International Environmental 'Omics Synthesis Conference, University of Cardiff, 9-11 September 2013

Description

Possible binding, or functionally important binding? A case study of human transcription factor p53 and some suggestions for the future

A transcription factor may be able to bind a stretch genomic DNA but, in itself, this does not imply important biological consequences. I present a recent, computational approach for predicting binding sites for the transcription factor p53 within the human genome (Lim et al. 2013). On the assumption that a sequence must be accessible for any sort of binding to actually occur, our model combines both sequence and histone modification data to predict binding sites.

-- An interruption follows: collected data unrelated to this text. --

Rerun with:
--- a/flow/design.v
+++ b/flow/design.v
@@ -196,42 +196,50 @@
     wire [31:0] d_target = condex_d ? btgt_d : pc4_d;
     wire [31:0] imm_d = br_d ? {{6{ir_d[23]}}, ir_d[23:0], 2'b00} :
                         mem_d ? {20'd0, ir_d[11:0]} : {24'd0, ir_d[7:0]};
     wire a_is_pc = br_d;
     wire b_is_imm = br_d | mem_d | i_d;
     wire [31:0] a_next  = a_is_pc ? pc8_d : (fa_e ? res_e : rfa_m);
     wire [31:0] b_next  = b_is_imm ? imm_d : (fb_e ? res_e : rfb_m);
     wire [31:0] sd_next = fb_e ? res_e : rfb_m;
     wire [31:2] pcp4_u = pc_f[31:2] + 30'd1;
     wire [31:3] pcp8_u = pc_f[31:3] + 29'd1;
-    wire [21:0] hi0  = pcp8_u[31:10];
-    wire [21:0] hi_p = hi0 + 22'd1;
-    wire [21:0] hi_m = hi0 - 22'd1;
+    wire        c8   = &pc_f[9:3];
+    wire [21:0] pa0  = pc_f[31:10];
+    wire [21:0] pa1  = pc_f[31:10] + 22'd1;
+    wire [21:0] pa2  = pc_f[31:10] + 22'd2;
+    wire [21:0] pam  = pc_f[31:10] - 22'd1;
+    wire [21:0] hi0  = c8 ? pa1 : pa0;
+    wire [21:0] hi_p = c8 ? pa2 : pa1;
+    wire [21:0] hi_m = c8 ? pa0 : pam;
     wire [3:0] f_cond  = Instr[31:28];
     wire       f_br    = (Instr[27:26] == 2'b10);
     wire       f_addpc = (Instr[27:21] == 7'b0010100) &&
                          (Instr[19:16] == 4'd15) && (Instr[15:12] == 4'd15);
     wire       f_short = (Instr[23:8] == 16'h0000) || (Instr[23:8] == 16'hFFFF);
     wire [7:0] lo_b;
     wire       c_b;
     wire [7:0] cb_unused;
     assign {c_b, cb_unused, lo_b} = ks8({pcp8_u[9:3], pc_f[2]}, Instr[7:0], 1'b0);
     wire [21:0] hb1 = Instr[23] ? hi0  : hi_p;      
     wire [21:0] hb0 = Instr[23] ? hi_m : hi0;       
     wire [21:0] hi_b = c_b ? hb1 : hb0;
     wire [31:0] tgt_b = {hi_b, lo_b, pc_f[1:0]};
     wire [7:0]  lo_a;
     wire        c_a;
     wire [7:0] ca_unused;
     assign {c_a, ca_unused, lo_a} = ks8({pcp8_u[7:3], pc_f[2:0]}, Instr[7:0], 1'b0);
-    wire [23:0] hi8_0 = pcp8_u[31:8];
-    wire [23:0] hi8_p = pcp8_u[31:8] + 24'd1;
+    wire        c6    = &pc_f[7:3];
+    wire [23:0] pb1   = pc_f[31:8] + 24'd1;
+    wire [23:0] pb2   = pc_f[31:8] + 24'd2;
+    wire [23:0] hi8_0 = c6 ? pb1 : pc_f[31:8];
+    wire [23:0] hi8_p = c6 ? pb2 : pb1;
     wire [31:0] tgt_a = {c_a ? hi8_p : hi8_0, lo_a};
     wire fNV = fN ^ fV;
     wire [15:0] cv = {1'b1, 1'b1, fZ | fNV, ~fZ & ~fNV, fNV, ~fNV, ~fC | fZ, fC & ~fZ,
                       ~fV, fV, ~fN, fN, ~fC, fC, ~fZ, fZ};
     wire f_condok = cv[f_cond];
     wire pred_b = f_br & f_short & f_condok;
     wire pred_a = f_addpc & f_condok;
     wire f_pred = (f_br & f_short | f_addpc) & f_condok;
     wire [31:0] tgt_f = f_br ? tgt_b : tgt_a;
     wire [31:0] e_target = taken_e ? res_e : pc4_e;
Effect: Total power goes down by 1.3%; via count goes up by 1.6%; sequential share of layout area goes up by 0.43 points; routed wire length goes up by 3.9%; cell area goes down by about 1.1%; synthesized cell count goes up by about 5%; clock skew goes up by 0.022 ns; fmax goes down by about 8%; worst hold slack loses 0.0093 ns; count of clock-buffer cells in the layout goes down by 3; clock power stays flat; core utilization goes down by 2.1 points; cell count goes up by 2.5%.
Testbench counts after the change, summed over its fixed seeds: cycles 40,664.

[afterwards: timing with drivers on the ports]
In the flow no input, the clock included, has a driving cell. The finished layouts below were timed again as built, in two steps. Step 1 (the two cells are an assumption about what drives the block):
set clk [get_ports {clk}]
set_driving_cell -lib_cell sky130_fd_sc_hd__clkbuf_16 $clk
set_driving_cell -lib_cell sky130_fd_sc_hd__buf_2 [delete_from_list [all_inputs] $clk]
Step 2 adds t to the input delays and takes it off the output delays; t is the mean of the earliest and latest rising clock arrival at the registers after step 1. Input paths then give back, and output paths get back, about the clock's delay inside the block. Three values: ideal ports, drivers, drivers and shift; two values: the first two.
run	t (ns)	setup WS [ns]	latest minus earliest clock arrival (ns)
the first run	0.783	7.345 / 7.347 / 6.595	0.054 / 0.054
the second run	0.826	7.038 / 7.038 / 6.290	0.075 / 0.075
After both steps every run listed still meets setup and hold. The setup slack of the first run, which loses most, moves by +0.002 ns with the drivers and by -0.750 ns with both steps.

When assessed by ability to predict binding sites known from chromatin immunoprecipitation (ChIP) experiments, the performance of the combined sequence­‐plus­‐modification model is similar to that of a simpler model that ignores histone modification data. Despite this negative result, the combined­‐evidence model is much better at predicting functionally important binding sites, defined as sites near genes induced by p53. We propose that this is because sequence and ChIP data reflect primarily biophysical properties of protein­‐DNA interactions, whereas chromatin modification data capture biologically important functional information. I discuss implications for detecting transcription factor binding sites in general, and for the controversy over the ENCODE project.

Reference.

Lim, J­‐H, Iggo, R and Barker, D (2013) Models incorporating chromatin modification data identify functionally important p53 binding sites. Nucleic Acids Research 41. 5582­‐5593.